Saved entries
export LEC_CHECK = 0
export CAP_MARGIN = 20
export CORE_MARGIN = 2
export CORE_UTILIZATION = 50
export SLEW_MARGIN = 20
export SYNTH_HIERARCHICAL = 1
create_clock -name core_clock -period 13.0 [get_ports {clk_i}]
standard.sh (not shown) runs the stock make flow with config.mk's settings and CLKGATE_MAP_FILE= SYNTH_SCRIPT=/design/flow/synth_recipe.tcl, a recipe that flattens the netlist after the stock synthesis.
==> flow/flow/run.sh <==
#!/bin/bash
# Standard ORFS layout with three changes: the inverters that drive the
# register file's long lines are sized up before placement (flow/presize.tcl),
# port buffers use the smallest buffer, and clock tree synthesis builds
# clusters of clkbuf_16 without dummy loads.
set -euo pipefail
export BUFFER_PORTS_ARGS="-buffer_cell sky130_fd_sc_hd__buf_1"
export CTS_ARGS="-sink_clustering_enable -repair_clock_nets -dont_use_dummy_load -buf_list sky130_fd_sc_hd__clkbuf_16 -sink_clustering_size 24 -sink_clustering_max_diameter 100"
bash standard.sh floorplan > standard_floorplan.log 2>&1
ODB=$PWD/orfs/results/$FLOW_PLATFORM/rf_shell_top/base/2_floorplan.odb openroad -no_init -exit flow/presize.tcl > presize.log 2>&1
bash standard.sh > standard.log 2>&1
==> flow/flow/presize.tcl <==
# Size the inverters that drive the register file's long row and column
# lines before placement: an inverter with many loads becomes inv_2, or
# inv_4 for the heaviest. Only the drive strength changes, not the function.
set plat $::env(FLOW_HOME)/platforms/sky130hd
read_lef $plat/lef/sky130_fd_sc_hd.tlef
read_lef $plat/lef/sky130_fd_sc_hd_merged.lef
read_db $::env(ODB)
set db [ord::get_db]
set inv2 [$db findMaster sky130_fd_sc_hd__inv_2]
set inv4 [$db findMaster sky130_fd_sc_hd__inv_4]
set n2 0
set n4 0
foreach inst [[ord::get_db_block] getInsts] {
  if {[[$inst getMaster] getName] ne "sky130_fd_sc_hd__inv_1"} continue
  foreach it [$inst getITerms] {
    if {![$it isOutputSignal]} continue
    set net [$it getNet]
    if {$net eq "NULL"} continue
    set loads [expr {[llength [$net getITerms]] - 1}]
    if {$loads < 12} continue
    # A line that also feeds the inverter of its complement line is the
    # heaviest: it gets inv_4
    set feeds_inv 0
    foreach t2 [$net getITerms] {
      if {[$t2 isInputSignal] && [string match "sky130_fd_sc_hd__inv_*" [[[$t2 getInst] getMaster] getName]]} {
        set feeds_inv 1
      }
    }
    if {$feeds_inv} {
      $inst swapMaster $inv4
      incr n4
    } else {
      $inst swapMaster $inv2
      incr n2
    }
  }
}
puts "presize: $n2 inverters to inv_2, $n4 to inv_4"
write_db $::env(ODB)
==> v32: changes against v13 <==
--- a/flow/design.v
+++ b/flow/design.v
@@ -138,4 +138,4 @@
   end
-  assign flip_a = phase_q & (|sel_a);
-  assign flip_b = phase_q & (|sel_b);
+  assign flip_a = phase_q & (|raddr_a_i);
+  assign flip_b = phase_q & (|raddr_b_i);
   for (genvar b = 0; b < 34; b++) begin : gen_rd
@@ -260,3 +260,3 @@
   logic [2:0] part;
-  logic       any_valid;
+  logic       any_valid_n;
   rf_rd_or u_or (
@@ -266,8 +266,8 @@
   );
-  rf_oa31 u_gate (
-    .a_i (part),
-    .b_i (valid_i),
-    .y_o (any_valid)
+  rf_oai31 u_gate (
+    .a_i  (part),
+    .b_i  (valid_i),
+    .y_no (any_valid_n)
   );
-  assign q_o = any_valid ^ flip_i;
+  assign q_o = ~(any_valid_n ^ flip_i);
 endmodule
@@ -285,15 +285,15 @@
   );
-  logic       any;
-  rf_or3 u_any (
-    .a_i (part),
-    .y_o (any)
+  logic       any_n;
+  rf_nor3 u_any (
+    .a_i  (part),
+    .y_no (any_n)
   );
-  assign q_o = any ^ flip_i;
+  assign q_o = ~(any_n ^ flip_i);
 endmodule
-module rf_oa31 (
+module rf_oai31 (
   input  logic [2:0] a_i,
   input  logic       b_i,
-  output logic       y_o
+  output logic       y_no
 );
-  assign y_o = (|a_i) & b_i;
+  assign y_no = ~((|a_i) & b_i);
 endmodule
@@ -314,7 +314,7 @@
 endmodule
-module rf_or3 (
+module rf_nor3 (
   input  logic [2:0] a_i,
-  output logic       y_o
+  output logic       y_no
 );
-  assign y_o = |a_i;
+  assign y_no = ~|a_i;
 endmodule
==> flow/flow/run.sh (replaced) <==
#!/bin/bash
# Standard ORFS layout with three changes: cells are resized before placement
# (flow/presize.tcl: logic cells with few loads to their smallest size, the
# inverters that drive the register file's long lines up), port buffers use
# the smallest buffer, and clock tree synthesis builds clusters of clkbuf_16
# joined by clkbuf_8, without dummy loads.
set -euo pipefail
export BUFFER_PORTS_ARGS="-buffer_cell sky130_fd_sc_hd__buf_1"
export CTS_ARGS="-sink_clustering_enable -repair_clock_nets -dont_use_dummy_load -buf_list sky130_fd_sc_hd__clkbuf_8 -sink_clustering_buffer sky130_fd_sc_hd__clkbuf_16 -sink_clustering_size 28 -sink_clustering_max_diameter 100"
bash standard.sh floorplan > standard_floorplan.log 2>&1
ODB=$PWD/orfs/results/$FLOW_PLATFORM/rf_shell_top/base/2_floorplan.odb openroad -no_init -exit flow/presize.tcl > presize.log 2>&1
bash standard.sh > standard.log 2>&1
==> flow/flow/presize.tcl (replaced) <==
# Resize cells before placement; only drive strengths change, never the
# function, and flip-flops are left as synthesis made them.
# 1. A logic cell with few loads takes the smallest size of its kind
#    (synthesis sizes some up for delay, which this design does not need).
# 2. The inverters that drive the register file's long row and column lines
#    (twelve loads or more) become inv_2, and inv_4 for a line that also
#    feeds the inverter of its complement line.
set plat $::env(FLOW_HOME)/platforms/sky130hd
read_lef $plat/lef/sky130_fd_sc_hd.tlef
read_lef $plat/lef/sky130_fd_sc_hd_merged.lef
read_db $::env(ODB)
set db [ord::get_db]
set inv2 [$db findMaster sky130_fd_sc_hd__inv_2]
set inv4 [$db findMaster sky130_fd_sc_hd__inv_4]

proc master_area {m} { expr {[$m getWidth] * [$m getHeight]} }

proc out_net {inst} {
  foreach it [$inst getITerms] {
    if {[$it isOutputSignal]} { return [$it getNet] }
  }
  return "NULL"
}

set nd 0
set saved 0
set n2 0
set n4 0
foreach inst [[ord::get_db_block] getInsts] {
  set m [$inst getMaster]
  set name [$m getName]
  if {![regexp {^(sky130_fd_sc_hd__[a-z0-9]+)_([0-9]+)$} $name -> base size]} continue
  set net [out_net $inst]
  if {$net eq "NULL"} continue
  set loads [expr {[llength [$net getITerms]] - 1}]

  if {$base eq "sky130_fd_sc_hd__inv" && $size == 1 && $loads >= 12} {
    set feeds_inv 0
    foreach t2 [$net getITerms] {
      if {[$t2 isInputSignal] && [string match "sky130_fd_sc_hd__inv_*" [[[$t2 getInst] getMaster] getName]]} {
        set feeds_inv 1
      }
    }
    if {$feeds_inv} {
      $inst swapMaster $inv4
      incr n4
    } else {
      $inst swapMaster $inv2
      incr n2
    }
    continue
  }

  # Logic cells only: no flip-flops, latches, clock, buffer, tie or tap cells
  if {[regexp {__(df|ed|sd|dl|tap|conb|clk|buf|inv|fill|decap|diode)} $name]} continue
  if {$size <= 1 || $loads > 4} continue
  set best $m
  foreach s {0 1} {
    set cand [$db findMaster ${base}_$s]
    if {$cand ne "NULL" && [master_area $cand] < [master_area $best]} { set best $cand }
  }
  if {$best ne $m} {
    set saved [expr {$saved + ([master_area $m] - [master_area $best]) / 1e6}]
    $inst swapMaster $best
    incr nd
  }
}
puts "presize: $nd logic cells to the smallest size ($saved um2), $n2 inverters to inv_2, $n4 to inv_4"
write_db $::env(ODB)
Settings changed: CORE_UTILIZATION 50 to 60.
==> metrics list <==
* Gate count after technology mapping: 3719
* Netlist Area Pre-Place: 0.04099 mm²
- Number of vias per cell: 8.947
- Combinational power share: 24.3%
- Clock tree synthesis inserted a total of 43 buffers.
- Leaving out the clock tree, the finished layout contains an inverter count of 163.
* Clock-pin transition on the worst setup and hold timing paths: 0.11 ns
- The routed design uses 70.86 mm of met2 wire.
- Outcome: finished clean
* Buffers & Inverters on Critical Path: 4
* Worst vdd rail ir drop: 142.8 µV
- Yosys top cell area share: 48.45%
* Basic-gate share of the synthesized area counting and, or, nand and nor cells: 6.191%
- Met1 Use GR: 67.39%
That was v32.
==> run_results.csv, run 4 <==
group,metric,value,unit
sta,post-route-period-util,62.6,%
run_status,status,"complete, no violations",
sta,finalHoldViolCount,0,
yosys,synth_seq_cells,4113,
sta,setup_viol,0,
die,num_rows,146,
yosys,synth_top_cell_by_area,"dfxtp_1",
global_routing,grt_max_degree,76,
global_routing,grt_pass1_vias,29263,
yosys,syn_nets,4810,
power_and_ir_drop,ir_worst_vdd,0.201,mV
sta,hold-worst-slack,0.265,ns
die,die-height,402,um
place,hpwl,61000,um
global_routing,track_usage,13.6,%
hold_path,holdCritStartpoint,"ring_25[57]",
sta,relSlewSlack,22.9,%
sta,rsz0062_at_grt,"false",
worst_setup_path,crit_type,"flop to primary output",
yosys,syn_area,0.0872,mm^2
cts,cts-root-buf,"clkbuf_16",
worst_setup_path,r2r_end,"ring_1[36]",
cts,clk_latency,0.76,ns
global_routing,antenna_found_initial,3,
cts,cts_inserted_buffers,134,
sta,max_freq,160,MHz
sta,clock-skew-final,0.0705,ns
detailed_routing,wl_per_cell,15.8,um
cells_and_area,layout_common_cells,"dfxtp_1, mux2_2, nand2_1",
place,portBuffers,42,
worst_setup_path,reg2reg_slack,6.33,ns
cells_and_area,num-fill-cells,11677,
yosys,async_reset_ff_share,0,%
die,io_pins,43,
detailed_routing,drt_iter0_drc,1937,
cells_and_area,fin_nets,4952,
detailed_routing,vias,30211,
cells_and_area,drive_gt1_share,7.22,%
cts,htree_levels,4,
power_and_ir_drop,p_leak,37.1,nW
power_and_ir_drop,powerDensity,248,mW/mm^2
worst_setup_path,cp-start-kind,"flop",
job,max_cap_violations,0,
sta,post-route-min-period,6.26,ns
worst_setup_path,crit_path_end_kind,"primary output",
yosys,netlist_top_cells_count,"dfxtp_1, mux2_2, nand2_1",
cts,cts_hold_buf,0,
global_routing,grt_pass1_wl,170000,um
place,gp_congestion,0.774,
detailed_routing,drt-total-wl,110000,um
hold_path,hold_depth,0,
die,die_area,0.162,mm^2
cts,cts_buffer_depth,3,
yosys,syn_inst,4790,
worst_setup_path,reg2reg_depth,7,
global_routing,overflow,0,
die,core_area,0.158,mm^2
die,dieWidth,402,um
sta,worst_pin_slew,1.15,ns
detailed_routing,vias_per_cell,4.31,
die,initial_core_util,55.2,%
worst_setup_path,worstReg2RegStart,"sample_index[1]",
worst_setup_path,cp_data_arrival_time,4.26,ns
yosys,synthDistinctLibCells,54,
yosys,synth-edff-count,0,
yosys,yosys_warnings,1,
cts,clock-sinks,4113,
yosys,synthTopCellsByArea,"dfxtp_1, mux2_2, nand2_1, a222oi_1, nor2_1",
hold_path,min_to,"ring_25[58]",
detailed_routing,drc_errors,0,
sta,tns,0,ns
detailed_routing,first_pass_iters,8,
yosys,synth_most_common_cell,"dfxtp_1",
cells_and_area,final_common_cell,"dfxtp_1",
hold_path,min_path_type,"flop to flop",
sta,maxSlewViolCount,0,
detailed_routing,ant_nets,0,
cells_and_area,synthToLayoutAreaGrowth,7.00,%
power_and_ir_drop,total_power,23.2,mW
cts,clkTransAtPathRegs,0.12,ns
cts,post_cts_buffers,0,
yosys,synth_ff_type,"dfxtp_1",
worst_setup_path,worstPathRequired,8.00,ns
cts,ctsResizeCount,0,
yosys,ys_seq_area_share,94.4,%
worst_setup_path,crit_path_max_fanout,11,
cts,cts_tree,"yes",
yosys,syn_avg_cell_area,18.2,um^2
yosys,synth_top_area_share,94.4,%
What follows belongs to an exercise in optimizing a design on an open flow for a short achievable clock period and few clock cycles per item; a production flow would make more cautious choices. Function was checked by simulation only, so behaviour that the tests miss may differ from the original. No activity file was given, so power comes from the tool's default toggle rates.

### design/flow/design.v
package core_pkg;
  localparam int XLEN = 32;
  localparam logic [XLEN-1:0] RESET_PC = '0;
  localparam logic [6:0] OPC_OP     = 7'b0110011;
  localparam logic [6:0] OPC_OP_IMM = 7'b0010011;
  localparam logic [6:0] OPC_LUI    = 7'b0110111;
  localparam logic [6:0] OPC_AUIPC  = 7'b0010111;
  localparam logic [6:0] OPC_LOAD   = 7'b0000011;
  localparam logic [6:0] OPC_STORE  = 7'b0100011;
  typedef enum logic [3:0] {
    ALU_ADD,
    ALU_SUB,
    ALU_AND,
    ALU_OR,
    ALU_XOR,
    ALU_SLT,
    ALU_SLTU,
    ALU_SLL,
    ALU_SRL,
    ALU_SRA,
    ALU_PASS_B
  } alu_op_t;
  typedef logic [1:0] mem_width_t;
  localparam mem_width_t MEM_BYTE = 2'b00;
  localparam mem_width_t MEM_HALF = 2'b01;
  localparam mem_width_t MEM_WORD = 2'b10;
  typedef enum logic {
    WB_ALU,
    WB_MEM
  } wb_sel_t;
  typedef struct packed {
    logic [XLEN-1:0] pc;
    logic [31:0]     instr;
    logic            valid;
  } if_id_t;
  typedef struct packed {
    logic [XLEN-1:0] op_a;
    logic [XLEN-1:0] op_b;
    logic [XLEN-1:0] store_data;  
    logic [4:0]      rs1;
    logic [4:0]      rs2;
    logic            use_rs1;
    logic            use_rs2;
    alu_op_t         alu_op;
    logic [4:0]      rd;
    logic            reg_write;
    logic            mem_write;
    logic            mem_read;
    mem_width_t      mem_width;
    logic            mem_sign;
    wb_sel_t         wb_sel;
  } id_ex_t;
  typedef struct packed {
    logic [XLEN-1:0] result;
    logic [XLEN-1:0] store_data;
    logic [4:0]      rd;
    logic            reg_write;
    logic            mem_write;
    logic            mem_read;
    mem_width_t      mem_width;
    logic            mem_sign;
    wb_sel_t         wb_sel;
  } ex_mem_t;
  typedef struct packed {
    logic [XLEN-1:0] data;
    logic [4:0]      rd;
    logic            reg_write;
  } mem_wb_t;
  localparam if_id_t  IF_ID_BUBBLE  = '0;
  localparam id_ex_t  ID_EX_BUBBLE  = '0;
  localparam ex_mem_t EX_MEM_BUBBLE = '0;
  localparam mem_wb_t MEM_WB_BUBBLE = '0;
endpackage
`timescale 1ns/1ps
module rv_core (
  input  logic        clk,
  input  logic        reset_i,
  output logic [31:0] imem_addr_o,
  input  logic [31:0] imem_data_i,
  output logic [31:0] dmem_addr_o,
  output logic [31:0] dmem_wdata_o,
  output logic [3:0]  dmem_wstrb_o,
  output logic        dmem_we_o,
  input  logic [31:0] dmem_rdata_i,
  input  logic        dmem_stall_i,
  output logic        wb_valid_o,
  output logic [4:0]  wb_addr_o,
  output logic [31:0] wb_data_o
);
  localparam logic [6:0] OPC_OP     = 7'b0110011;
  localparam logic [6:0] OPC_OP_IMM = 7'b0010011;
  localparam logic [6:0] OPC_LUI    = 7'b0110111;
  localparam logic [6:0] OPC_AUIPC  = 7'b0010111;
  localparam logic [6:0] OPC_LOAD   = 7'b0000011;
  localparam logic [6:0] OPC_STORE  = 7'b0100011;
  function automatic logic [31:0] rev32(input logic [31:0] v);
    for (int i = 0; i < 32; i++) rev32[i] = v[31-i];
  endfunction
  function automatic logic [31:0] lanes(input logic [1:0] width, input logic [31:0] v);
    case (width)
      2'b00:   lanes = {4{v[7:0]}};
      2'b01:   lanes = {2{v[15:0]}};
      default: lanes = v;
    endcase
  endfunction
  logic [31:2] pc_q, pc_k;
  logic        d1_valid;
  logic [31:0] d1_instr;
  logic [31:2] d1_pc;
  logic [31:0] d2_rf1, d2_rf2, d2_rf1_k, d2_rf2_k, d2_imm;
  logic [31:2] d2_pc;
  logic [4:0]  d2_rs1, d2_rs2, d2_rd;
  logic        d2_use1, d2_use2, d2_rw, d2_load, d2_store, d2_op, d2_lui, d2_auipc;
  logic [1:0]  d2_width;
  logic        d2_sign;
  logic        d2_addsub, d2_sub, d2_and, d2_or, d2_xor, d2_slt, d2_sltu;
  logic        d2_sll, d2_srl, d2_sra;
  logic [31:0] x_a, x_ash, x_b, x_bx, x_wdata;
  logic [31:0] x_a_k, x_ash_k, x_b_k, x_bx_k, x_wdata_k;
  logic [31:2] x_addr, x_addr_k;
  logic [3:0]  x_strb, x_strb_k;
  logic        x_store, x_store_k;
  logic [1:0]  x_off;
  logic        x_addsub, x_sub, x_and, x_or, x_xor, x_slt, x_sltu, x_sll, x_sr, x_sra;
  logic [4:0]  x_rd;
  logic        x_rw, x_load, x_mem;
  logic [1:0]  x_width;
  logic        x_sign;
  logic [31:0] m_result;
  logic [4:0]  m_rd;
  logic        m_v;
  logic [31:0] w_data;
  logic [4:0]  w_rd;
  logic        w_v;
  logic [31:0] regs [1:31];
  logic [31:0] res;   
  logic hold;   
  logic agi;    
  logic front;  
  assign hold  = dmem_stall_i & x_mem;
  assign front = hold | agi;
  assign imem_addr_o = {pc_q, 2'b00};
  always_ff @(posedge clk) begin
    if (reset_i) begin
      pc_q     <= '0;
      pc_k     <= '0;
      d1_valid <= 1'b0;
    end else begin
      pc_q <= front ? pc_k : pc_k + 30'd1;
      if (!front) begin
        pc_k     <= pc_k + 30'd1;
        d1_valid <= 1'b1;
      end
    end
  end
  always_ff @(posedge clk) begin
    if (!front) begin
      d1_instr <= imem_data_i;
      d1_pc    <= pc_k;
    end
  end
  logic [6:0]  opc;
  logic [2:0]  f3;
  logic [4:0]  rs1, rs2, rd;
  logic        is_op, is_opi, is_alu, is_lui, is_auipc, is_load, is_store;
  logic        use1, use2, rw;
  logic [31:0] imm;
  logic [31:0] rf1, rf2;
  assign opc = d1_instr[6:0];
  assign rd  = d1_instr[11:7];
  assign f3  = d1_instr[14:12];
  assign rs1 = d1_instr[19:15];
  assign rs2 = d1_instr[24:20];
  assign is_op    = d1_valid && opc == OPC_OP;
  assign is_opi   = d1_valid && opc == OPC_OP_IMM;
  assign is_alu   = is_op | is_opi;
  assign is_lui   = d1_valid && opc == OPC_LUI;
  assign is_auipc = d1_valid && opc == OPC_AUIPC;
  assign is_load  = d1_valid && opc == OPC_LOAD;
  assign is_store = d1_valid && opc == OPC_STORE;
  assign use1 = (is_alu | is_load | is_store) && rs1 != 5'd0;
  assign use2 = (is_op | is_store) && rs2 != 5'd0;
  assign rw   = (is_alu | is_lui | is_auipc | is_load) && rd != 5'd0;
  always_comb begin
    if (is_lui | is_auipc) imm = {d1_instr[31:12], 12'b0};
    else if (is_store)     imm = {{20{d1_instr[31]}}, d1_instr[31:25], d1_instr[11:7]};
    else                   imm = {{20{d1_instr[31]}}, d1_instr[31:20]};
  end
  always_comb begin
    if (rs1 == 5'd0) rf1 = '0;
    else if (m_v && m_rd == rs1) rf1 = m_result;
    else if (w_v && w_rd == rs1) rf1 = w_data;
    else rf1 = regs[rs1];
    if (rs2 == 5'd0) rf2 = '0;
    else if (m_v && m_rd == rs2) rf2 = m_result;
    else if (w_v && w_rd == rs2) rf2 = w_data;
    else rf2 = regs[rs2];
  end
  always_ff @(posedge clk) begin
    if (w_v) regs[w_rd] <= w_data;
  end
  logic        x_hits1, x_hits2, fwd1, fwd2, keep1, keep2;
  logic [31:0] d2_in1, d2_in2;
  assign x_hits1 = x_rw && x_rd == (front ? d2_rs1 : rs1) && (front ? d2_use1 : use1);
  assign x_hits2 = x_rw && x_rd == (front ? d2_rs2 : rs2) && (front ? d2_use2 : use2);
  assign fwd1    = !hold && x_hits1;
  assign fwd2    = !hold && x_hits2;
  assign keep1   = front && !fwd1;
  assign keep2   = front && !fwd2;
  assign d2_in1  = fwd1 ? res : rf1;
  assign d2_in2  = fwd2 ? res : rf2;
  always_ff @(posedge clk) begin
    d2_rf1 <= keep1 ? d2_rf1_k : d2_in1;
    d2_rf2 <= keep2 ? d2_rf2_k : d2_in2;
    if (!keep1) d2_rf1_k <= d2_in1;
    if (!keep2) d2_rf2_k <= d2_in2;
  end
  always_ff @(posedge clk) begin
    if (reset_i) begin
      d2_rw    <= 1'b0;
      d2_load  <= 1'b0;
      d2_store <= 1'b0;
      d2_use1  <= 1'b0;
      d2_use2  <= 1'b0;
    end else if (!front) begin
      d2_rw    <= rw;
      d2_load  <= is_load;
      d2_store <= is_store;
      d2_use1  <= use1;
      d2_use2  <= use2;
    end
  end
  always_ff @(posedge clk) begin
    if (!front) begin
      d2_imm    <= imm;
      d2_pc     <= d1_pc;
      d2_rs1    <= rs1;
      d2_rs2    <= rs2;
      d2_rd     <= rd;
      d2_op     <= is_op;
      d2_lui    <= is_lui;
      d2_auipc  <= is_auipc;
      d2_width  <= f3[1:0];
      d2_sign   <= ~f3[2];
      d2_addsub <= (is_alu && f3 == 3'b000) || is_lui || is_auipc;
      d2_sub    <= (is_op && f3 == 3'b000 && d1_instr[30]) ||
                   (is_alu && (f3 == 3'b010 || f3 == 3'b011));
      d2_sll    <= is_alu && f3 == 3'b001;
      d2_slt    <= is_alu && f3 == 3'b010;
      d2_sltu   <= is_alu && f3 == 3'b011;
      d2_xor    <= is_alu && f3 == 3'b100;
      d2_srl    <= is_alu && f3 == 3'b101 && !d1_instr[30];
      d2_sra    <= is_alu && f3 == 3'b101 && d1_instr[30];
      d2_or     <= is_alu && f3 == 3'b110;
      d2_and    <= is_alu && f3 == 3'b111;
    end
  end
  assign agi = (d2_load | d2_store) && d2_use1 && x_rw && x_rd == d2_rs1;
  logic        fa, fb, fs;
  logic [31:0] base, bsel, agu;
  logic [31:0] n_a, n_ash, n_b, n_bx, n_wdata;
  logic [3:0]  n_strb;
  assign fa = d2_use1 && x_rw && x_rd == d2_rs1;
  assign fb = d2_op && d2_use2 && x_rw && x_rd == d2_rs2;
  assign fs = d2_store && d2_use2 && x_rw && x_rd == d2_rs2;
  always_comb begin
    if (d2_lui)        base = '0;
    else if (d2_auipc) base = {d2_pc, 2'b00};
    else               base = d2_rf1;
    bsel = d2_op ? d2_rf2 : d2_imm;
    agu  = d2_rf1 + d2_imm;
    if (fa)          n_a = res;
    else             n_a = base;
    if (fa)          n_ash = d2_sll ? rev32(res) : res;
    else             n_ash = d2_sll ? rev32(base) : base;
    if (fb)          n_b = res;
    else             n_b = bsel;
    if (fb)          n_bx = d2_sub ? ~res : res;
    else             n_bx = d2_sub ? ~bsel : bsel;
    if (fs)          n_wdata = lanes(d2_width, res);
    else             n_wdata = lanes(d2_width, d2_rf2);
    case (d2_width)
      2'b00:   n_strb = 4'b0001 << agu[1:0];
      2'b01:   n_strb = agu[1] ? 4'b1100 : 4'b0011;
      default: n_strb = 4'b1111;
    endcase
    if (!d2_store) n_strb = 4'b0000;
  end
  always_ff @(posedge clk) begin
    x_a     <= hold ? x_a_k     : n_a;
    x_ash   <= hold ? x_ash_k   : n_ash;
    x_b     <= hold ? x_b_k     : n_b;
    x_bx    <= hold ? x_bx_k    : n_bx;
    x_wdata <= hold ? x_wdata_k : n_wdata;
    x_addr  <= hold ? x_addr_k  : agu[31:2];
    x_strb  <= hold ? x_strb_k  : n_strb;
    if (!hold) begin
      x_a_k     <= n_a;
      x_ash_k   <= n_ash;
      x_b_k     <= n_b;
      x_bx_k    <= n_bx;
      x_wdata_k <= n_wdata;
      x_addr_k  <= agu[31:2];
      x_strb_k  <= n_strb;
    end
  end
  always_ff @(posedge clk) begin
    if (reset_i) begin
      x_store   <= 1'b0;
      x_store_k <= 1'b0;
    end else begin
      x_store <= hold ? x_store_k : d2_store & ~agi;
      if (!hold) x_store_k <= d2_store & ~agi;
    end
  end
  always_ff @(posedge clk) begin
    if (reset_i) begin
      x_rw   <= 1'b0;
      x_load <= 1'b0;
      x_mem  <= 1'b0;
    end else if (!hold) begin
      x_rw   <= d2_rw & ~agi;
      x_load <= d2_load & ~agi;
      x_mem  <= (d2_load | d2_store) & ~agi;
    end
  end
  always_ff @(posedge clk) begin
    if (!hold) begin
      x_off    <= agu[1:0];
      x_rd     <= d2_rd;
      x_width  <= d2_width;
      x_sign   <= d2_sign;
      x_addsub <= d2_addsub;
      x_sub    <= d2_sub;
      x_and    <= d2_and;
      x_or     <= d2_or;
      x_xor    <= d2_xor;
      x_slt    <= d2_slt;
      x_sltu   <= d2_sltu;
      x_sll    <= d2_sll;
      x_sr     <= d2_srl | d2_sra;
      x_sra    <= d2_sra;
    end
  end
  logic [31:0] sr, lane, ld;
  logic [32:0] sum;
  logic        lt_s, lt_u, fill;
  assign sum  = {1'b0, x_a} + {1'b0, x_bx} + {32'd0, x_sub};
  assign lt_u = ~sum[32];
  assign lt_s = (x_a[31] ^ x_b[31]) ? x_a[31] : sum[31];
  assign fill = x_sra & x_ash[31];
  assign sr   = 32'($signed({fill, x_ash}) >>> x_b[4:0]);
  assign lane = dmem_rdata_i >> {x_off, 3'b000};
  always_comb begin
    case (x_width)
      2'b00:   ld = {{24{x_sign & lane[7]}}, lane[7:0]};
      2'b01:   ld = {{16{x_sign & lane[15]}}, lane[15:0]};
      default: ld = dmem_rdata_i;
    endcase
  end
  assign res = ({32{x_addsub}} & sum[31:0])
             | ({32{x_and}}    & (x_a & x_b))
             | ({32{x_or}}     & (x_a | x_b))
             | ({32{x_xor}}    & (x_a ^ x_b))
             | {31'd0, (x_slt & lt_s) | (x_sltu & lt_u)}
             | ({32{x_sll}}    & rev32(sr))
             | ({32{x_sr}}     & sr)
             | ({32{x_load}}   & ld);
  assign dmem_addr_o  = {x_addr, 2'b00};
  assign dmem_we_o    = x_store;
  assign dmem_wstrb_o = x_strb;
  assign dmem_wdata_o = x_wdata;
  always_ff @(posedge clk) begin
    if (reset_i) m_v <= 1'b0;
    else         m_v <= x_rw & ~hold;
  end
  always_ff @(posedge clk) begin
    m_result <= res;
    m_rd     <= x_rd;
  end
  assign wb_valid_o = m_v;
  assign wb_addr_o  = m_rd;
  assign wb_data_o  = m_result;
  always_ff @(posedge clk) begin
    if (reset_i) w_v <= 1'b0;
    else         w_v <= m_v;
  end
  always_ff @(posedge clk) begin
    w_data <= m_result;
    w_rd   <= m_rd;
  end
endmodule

Goal of the exercise:
When copying the data above, please keep exactly the lines from its first line through the line with "# register file's", both ends included, and drop the rest.

Response to this exercise:
export LEC_CHECK = 0
export CAP_MARGIN = 20
export CORE_MARGIN = 2
export CORE_UTILIZATION = 50
export SLEW_MARGIN = 20
export SYNTH_HIERARCHICAL = 1
create_clock -name core_clock -period 13.0 [get_ports {clk_i}]
standard.sh (not shown) runs the stock make flow with config.mk's settings and CLKGATE_MAP_FILE= SYNTH_SCRIPT=/design/flow/synth_recipe.tcl, a recipe that flattens the netlist after the stock synthesis.
==> flow/flow/run.sh <==
#!/bin/bash
# Standard ORFS layout with three changes: the inverters that drive the
# register file's long lines are sized up before placement (flow/presize.tcl),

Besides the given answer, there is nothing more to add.